_WORK REQUIRED_. Copy out lines with the word "spent" from the material that follows.

####

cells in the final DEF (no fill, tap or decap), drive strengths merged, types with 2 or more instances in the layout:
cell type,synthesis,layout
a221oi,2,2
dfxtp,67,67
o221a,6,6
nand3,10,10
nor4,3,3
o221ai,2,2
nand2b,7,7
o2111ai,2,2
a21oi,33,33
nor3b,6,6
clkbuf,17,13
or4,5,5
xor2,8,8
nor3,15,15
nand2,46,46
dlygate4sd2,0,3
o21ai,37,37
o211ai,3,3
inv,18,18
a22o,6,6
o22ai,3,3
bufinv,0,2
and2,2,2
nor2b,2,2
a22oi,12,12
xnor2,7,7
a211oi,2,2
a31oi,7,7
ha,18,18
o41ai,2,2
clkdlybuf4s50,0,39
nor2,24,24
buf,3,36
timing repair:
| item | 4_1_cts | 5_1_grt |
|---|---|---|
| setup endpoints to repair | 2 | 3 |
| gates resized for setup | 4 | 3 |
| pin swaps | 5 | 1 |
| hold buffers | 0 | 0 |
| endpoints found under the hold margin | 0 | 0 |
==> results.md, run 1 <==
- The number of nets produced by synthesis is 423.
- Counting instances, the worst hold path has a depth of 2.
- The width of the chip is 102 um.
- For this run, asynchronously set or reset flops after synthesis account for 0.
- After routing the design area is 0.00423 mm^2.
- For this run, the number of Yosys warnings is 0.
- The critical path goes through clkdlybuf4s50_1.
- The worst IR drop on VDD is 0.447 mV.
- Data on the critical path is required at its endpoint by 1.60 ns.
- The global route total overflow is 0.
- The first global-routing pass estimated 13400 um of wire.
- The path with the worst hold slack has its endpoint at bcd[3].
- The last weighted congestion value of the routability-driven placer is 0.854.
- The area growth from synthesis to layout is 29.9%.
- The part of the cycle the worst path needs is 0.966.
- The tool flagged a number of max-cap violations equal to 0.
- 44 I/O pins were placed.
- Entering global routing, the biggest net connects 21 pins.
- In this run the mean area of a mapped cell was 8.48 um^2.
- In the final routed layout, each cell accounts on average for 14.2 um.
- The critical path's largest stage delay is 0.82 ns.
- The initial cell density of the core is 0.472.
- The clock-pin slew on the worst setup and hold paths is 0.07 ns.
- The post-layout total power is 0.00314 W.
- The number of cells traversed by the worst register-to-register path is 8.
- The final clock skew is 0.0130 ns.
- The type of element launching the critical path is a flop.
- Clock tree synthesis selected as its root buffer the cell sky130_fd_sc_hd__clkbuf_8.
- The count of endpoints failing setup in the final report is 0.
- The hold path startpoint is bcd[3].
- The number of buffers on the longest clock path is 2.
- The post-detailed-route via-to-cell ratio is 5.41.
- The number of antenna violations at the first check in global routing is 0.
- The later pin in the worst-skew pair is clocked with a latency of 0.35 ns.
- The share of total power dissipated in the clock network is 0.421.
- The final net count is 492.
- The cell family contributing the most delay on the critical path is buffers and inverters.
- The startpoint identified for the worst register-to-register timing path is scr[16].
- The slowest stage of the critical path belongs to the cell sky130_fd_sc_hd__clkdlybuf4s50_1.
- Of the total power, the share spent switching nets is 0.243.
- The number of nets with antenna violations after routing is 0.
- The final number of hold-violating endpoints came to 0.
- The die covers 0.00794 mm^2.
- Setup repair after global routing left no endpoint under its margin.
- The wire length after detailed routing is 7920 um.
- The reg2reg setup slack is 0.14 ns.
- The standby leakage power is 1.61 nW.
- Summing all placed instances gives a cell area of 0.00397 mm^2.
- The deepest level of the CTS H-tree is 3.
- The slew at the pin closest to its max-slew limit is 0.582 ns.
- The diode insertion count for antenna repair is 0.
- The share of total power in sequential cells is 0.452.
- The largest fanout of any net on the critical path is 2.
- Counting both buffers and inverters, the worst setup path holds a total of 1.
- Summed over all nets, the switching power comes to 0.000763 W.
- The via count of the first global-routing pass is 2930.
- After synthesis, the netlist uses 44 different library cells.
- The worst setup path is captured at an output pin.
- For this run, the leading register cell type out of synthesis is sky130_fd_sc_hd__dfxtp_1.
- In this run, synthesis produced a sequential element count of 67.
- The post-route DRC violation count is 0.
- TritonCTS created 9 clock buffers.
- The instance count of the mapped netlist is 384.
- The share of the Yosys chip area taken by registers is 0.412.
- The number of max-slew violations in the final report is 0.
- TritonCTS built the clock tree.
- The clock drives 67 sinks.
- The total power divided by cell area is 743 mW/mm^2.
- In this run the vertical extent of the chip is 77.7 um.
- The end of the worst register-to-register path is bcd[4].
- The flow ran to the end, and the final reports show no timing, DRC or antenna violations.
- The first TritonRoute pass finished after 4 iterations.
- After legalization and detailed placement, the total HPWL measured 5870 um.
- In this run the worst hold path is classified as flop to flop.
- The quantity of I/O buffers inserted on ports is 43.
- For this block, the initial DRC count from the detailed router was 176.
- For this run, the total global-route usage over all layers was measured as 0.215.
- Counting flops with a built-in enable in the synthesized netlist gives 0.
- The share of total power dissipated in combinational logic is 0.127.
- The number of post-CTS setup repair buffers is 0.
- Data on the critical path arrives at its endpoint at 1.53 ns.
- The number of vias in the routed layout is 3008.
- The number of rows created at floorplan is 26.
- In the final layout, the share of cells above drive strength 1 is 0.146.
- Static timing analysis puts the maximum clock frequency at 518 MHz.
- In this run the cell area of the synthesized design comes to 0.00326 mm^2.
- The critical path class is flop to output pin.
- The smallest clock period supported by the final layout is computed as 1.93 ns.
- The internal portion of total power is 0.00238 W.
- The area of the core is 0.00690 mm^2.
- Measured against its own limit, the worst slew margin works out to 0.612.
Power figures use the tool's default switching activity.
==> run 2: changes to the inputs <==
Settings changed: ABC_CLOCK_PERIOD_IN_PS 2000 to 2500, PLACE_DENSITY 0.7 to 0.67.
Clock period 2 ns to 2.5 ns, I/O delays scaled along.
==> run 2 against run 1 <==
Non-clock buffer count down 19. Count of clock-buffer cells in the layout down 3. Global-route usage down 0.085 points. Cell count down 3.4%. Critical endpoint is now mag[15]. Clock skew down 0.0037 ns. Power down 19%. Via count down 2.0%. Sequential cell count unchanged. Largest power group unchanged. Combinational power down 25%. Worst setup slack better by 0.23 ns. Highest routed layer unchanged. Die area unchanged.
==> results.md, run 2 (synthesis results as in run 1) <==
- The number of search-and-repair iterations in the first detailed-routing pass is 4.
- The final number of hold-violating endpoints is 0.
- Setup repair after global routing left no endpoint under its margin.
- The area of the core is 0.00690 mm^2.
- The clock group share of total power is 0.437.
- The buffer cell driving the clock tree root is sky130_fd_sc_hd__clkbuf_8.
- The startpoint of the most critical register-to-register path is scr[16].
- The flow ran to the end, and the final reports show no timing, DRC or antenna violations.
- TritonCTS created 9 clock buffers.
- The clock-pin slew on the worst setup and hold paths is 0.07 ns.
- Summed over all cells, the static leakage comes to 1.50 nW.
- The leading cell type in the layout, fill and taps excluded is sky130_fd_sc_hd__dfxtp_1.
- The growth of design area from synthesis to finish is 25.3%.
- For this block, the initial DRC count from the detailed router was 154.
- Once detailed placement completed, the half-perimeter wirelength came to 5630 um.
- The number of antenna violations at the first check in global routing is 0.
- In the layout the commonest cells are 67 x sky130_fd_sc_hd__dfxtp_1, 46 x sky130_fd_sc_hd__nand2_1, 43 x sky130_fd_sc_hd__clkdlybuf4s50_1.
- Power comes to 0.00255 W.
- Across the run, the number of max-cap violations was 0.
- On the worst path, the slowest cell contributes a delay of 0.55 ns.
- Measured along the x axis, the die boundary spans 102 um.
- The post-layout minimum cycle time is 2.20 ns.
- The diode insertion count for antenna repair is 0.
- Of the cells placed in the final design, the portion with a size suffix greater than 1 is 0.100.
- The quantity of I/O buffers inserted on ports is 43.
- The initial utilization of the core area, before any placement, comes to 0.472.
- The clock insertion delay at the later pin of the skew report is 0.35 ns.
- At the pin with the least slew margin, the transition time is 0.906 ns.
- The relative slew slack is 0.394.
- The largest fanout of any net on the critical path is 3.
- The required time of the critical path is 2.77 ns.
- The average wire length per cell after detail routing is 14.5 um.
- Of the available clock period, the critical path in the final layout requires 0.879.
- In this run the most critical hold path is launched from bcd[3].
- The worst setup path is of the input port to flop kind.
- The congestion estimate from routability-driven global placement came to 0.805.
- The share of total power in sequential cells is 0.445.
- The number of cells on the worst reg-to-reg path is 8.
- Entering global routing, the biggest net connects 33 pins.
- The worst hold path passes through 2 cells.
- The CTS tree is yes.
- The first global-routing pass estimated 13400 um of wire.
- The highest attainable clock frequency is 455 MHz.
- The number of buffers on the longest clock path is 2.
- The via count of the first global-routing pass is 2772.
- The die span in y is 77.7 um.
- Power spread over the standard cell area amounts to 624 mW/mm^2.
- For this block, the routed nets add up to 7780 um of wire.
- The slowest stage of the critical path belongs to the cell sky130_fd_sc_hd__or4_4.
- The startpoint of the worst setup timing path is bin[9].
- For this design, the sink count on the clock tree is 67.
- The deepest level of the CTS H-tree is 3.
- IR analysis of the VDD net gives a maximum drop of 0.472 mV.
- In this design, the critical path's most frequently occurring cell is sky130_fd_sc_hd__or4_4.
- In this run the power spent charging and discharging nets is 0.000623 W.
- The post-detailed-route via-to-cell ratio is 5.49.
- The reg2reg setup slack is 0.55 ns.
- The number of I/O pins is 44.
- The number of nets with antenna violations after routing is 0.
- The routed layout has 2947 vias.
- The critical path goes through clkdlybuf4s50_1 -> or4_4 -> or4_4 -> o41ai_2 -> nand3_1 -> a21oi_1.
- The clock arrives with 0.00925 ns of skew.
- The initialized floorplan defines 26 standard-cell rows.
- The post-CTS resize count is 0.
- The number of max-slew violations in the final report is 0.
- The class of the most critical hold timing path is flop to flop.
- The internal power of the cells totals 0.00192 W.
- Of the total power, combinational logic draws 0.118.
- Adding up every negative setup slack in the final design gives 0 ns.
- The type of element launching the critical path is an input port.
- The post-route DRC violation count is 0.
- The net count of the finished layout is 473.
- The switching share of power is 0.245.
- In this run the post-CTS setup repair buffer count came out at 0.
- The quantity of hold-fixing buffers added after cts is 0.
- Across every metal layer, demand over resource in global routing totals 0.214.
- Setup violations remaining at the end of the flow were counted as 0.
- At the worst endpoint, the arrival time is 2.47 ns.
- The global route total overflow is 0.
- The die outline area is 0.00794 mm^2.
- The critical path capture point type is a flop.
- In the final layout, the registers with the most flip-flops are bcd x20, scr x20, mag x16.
<file path="config.mk">
export PLATFORM = sky130hd
export DESIGN_NAME = cmd_queue_flat
export DESIGN_NICKNAME = d
export VERILOG_FILES = /design/src/rtl/cmd_queue_pkg.sv /design/src/rtl/cmd_queue_if.sv /design/src/rtl/cmd_queue_legal_chk.sv /design/src/rtl/cmd_queue.sv /design/src/flat_wrapper.sv
export SDC_FILE = /design/constraint.sdc
export NUM_CORES = 1
export LEC_CHECK = 0
export BUFFER_PORTS_ARGS = -buffer_cell sky130_fd_sc_hd__buf_2
export CORE_MARGIN = 3
export CORE_UTILIZATION = 25
export CTS_CLUSTER_SIZE = 24
export DETAILED_ROUTE_END_ITERATION = 8
export GPL_TIMING_DRIVEN = 1
export PLACE_DENSITY_LB_ADDON = 0.08
export SLEW_MARGIN = 10
export SYNTH_ARGS = -nofsm -noshare
export SYNTH_HDL_FRONTEND = slang
export SYNTH_HIERARCHICAL = 1
export SYNTH_SLANG_ARGS = --single-unit
</file>
<file path="constraint.sdc">
create_clock -name clk -period 6.45 [get_ports clk]
set_input_delay 0.645 -clock clk [delete_from_list [all_inputs] [get_ports clk]]
set_output_delay 0.645 -clock clk [all_outputs]
set_load 0.05 [all_outputs]
</file>
<file path="src/rtl/cmd_queue_pkg.sv">
// Shared game definitions: command word codes and decoded op encodings.
package cmd_queue_pkg;

  localparam logic [15:0] CMD_RIGHT    = 16'h0001;
  localparam logic [15:0] CMD_LEFT     = 16'h0002;
  localparam logic [15:0] CMD_UP       = 16'h0003;
  localparam logic [15:0] CMD_DOWN     = 16'h0004;
  localparam logic [15:0] CMD_ATTACK   = 16'h0005;
  localparam logic [15:0] CMD_RUN      = 16'h0006;
  localparam logic [15:0] CMD_NOSHROUD = 16'h0010;

  // OP_NONE is the decoder's idle value and never reaches the queue output.
  typedef enum logic [2:0] {
    OP_RIGHT    = 3'd0,
    OP_LEFT     = 3'd1,
    OP_UP       = 3'd2,
    OP_DOWN     = 3'd3,
    OP_ATTACK   = 3'd4,
    OP_RUN      = 3'd5,
    OP_NOSHROUD = 3'd6,
    OP_NONE     = 3'd7
  } op_e;

endpackage

</file>
<file path="src/rtl/cmd_queue_if.sv">
// Command stream bundle: producer-side and engine-side valid/ready handshakes.
interface cmd_queue_if import cmd_queue_pkg::*; #(
  parameter int unsigned CMD_W = 16
);
  logic             in_valid;
  logic             in_ready;
  logic [CMD_W-1:0] in_cmd;
  logic             out_valid;
  logic             out_ready;
  logic [CMD_W-1:0] out_cmd;
  op_e              out_op;

  // master: the environment (producer + engine); slave: the queue.
  modport master (
    output in_valid, in_cmd, out_ready,
    input  in_ready, out_valid, out_cmd, out_op
  );
  modport slave (
    input  in_valid, in_cmd, out_ready,
    output in_ready, out_valid, out_cmd, out_op
  );
endinterface

</file>
<file path="src/rtl/cmd_queue_legal_chk.sv">
// Combinational legality check and op decode for one command word.
module cmd_legal_chk import cmd_queue_pkg::*; #(
  parameter int unsigned CMD_W = 16
) (
  input  logic [CMD_W-1:0] cmd,
  input  logic             on_enemy,
  input  logic             hacks_en,
  output logic             legal,
  output op_e              op
);

  // Decode the word and qualify it with the current mode.
  always_comb begin
    legal = 1'b0;
    op    = OP_NONE;
    case (cmd)
      CMD_W'(CMD_RIGHT):    begin op = OP_RIGHT;    legal = ~on_enemy; end
      CMD_W'(CMD_LEFT):     begin op = OP_LEFT;     legal = ~on_enemy; end
      CMD_W'(CMD_UP):       begin op = OP_UP;       legal = ~on_enemy; end
      CMD_W'(CMD_DOWN):     begin op = OP_DOWN;     legal = ~on_enemy; end
      CMD_W'(CMD_ATTACK):   begin op = OP_ATTACK;   legal = on_enemy;  end
      CMD_W'(CMD_RUN):      begin op = OP_RUN;      legal = on_enemy;  end
      CMD_W'(CMD_NOSHROUD): begin op = OP_NOSHROUD; legal = hacks_en;  end
      default: ;
    endcase
  end

endmodule

</file>
<file path="src/rtl/cmd_queue.sv">
// Command queue: FIFO of legal player commands with drop statistics.
module cmd_queue import cmd_queue_pkg::*; #(
  parameter int unsigned DEPTH = 8,
  parameter int unsigned CMD_W = 16,
  parameter int unsigned CNT_W = 8
) (
  input  logic                       clk,
  input  logic                       rst_n,
  cmd_queue_if.slave                 bus,
  input  logic                       on_enemy,
  input  logic                       hacks_en,
  output logic                       rej_pulse,
  output logic [CNT_W-1:0]           acc_count,
  output logic [CNT_W-1:0]           rej_count,
  output logic [$clog2(DEPTH+1)-1:0] level
);

  localparam int unsigned PTR_W = $clog2(DEPTH);
  localparam int unsigned LVL_W = $clog2(DEPTH+1);

  typedef struct packed {
    op_e              op;
    logic [CMD_W-1:0] cmd;
  } entry_t;

  entry_t           mem [DEPTH];
  logic [PTR_W-1:0] wr_ptr;
  logic [PTR_W-1:0] rd_ptr;
  logic             full;
  logic             xfer;
  logic             legal;
  logic             wr_en;
  logic             drop;
  logic             deq;
  op_e              chk_op;

  cmd_legal_chk #(.CMD_W(CMD_W)) u_chk (
    .cmd      (bus.in_cmd),
    .on_enemy (on_enemy),
    .hacks_en (hacks_en),
    .legal    (legal),
    .op       (chk_op)
  );

  // A full queue still accepts when the head leaves in the same cycle.
  assign full          = (level == LVL_W'(DEPTH));
  assign bus.in_ready  = rst_n & (~full | bus.out_ready);
  assign bus.out_valid = (level != '0);
  assign bus.out_cmd   = mem[rd_ptr].cmd;
  assign bus.out_op    = mem[rd_ptr].op;

  assign xfer  = bus.in_valid & bus.in_ready;
  assign wr_en = xfer & legal;
  assign drop  = xfer & ~legal;
  assign deq   = bus.out_valid & bus.out_ready;

  // Entry storage; contents need no reset since level gates visibility.
  always_ff @(posedge clk) begin
    if (wr_en) mem[wr_ptr] <= '{op: chk_op, cmd: bus.in_cmd};
  end

  // Pointers, occupancy, drop pulse and saturating statistics.
  always_ff @(posedge clk) begin
    if (!rst_n) begin
      wr_ptr    <= '0;
      rd_ptr    <= '0;
      level     <= '0;
      rej_pulse <= 1'b0;
      acc_count <= '0;
      rej_count <= '0;
    end else begin
      rej_pulse <= drop;
      if (wr_en) wr_ptr <= wr_ptr + 1'b1;
      if (deq)   rd_ptr <= rd_ptr + 1'b1;
      level <= level + LVL_W'(wr_en) - LVL_W'(deq);
      if (wr_en && acc_count != '1) acc_count <= acc_count + 1'b1;
      if (drop  && rej_count != '1) rej_count <= rej_count + 1'b1;
    end
  end

endmodule

</file>
<file path="src/flat_wrapper.sv">
// flat-port wrapper written by rule: the top's interface ports become plain ports
module cmd_queue_flat import cmd_queue_pkg::*;
#(
  parameter int unsigned DEPTH = 8,
  parameter int unsigned CMD_W = 16,
  parameter int unsigned CNT_W = 8
)
  (clk, rst_n, on_enemy, hacks_en, rej_pulse, acc_count, rej_count, level, bus_in_valid, bus_in_cmd, bus_out_ready, bus_in_ready, bus_out_valid, bus_out_cmd, bus_out_op);
  cmd_queue_if #(.CMD_W(CMD_W)) bus_i ();
  input  logic clk;
  input  logic rst_n;
  input  logic on_enemy;
  input  logic hacks_en;
  output logic rej_pulse;
  output logic [CNT_W-1:0] acc_count;
  output logic [CNT_W-1:0] rej_count;
  output logic [$clog2(DEPTH+1)-1:0] level;
  input wire logic [$bits(bus_i.in_valid)-1:0] bus_in_valid;
  input wire logic [$bits(bus_i.in_cmd)-1:0] bus_in_cmd;
  input wire logic [$bits(bus_i.out_ready)-1:0] bus_out_ready;
  output wire logic [$bits(bus_i.in_ready)-1:0] bus_in_ready;
  output wire logic [$bits(bus_i.out_valid)-1:0] bus_out_valid;
  output wire logic [$bits(bus_i.out_cmd)-1:0] bus_out_cmd;
  output wire logic [$bits(bus_i.out_op)-1:0] bus_out_op;
  assign bus_i.in_valid = bus_in_valid;
  assign bus_i.in_cmd = bus_in_cmd;
  assign bus_i.out_ready = bus_out_ready;
  assign bus_in_ready = bus_i.in_ready;
  assign bus_out_valid = bus_i.out_valid;
  assign bus_out_cmd = bus_i.out_cmd;
  assign bus_out_op = bus_i.out_op;
  cmd_queue #(.DEPTH(DEPTH), .CMD_W(CMD_W), .CNT_W(CNT_W)) u_core (.clk(clk), .rst_n(rst_n), .bus(bus_i), .on_enemy(on_enemy), .hacks_en(hacks_en), .rej_pulse(rej_pulse), .acc_count(acc_count), .rej_count(rej_count), .level(level));
endmodule
</file>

####

_ANSWER BOX_.
- Of the total power, the share spent switching nets is 0.243.
- In this run the power spent charging and discharging nets is 0.000623 W.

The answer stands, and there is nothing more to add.